Many of the chemicals they listed as neurotoxic to children fall under the category of heavy metals. The mechanism by which heavy metals cause brain damage is multifaceted, as this working paper from the National Scientific Council on the Developing Child details. They include the “disruption of neural cell migration from one part of the brain to another, as well as the formation of synapses (i.e., connections among cells)” and can also “interfere with neurotransmitters, which are the natural body chemicals that carry signals from one cell to another.”
Evidence also suggests that air pollution can be detrimental to young brains. One study measured the impact of prenatal exposure to airborne polcyclic aromatic hydrocarbons (PAHs). These are defined by the Agency for Toxic Substances and Disease Registry as “a group of over 100 different chemicals that are formed during the incomplete burning of coal, oil and gas, garbage, or other organic substances like tobacco or charbroiled meat.” The results found exposures in late pregnancy to high levels of PAHs predicted lower cognitive development at 3 years of age and lower IQ at 5 years.

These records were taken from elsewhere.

**src/rtl/apb_pkg.sv**
```systemverilog
// Shared types and constants for the APB master bridge and its peripheral map.
package apb_pkg;

    typedef enum logic [1:0] {
        IDLE   = 2'd0,
        SETUP  = 2'd1,
        ACCESS = 2'd2
    } apb_state_t;

    // PADDR bit that steers between GPIO (1) and UART (0)
    localparam int unsigned SEL_BIT = 7;

    localparam logic [7:0] GPIO_IN  = 8'h81;
    localparam logic [7:0] GPIO_OUT = 8'h82;
    localparam logic [7:0] GPIO_DIR = 8'h83;

    localparam int unsigned TIMEOUT_DEF = 16;

endpackage

```
**src/rtl/apb_timeout_ctr.sv**
```systemverilog
// Saturating ACCESS-cycle counter; o_expired marks the last permitted wait cycle.
module apb_timeout_ctr #(
    parameter int unsigned LIMIT = 16,
    parameter int unsigned CNT_W = 5
) (
    input  logic i_clk,
    input  logic i_rst,
    input  logic i_clear,
    input  logic i_en,
    output logic o_expired
);

    localparam logic [CNT_W-1:0] MAX_CNT  = CNT_W'(LIMIT);
    localparam logic [CNT_W-1:0] LAST_CNT = CNT_W'(LIMIT - 1);

    logic [CNT_W-1:0] r_count;

    always_ff @(posedge i_clk or posedge i_rst) begin
        if (i_rst) begin
            r_count <= '0;
        end else if (i_clear) begin
            r_count <= '0;
        end else if (i_en && (r_count != MAX_CNT)) begin
            r_count <= r_count + CNT_W'(1);
        end
    end

    // Count holds the number of ACCESS cycles already spent, so the current one is the LIMIT-th
    assign o_expired = i_en && (r_count >= LAST_CNT);

endmodule

```
**src/rtl/apb_bridge_master.sv**
```systemverilog
// Host valid/ready to APB master bridge with PADDR[7] slave decode and PREADY timeout.
module apb_bridge_master
    import apb_pkg::*;
#(
    parameter int unsigned ADDR_W  = 8,
    parameter int unsigned DATA_W  = 8,
    parameter int unsigned TIMEOUT = TIMEOUT_DEF
) (
    input  logic              PCLK,
    input  logic              PRESET,
    input  logic              req_valid,
    output logic              req_ready,
    input  logic              req_write,
    input  logic [ADDR_W-1:0] req_addr,
    input  logic [DATA_W-1:0] req_wdata,
    output logic              rsp_valid,
    output logic [DATA_W-1:0] rsp_rdata,
    output logic              rsp_err,
    output logic              PSEL1,
    output logic              PSEL2,
    output logic              PENABLE,
    output logic [ADDR_W-1:0] PADDR,
    output logic              PWRITE,
    output logic [DATA_W-1:0] PWDATA,
    input  logic [DATA_W-1:0] PRDATA1,
    input  logic              PREADY1,
    input  logic [DATA_W-1:0] PRDATA2,
    input  logic              PREADY2
);

    localparam int unsigned TO_W = $clog2(TIMEOUT + 1);

    apb_state_t r_state;
    apb_state_t w_state_next;

    logic              r_psel1;
    logic              r_psel2;
    logic              r_penable;
    logic [ADDR_W-1:0] r_paddr;
    logic              r_pwrite;
    logic [DATA_W-1:0] r_pwdata;
    logic              r_rsp_valid;
    logic              r_rsp_err;
    logic [DATA_W-1:0] r_rsp_rdata;

    logic              w_accept;
    logic              w_access;
    logic              w_ready;
    logic              w_expired;
    logic [DATA_W-1:0] w_prdata;

    assign w_accept = (r_state == IDLE) && req_valid;
    assign w_access = (r_state == ACCESS);
    // Only the selected slave is observed; the other slave's handshake is ignored
    assign w_ready  = r_psel1 ? PREADY1 : PREADY2;
    assign w_prdata = r_psel1 ? PRDATA1 : PRDATA2;

    apb_timeout_ctr #(
        .LIMIT (TIMEOUT),
        .CNT_W (TO_W)
    ) u_timeout_ctr (
        .i_clk     (PCLK),
        .i_rst     (PRESET),
        .i_clear   (w_accept),
        .i_en      (w_access),
        .o_expired (w_expired)
    );

    always_ff @(posedge PCLK or posedge PRESET) begin
        if (PRESET) begin
            r_state <= IDLE;
        end else begin
            r_state <= w_state_next;
        end
    end

    always_comb begin
        w_state_next = r_state;
        case (r_state)
            IDLE:    if (req_valid) w_state_next = SETUP;
            SETUP:   w_state_next = ACCESS;
            ACCESS:  if (w_ready || w_expired) w_state_next = IDLE;
            default: w_state_next = IDLE;
        endcase
    end

    always_ff @(posedge PCLK or posedge PRESET) begin
        if (PRESET) begin
            r_psel1     <= 1'b0;
            r_psel2     <= 1'b0;
            r_penable   <= 1'b0;
            r_paddr     <= '0;
            r_pwrite    <= 1'b0;
            r_pwdata    <= '0;
            r_rsp_valid <= 1'b0;
            r_rsp_err   <= 1'b0;
            r_rsp_rdata <= '0;
        end else begin
            r_rsp_valid <= 1'b0;
            case (r_state)
                IDLE: begin
                    if (req_valid) begin
                        r_paddr  <= req_addr;
                        r_pwrite <= req_write;
                        r_pwdata <= req_wdata;
                        r_psel1  <= req_addr[SEL_BIT];
                        r_psel2  <= ~req_addr[SEL_BIT];
                    end
                end
                SETUP: r_penable <= 1'b1;
                ACCESS: begin
                    // PREADY wins over expiry when both land on the final allowed cycle
                    if (w_ready || w_expired) begin
                        r_rsp_valid <= 1'b1;
                        r_rsp_err   <= ~w_ready;
                        r_rsp_rdata <= (w_ready && !r_pwrite) ? w_prdata : '0;
                        r_psel1     <= 1'b0;
                        r_psel2     <= 1'b0;
                        r_penable   <= 1'b0;
                    end
                end
                default: ;
            endcase
        end
    end

    assign req_ready = (r_state == IDLE);
    assign rsp_valid = r_rsp_valid;
    assign rsp_rdata = r_rsp_rdata;
    assign rsp_err   = r_rsp_err;
    assign PSEL1     = r_psel1;
    assign PSEL2     = r_psel2;
    assign PENABLE   = r_penable;
    assign PADDR     = r_paddr;
    assign PWRITE    = r_pwrite;
    assign PWDATA    = r_pwdata;

endmodule

```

The evidence shows that small things can make a big difference in two very important ways, the first of which is that the oft-repeated adage “the dose makes the poison” is not necessarily relevant when it comes to children. Dr. David Bellinger, a professor of neurology at Harvard Medical School, explains to The Atlantic, “Are the blood lead levels of contemporary humans generally below the threshold of toxicity? Let us hope so, but the conclusion that they are is based more on faith than on evidence.”
Indeed, even relatively small changes in the amounts of chemicals can have an observable effect. For instance, Dr. Bruce Lanphear and colleagues report that “a flurry of recent studies shows that as the level of PBDEs, a type of flame retardant, increases in pregnant women’s blood from 10 to 100 ppb, the IQ scores of their children drop by about 5 points.”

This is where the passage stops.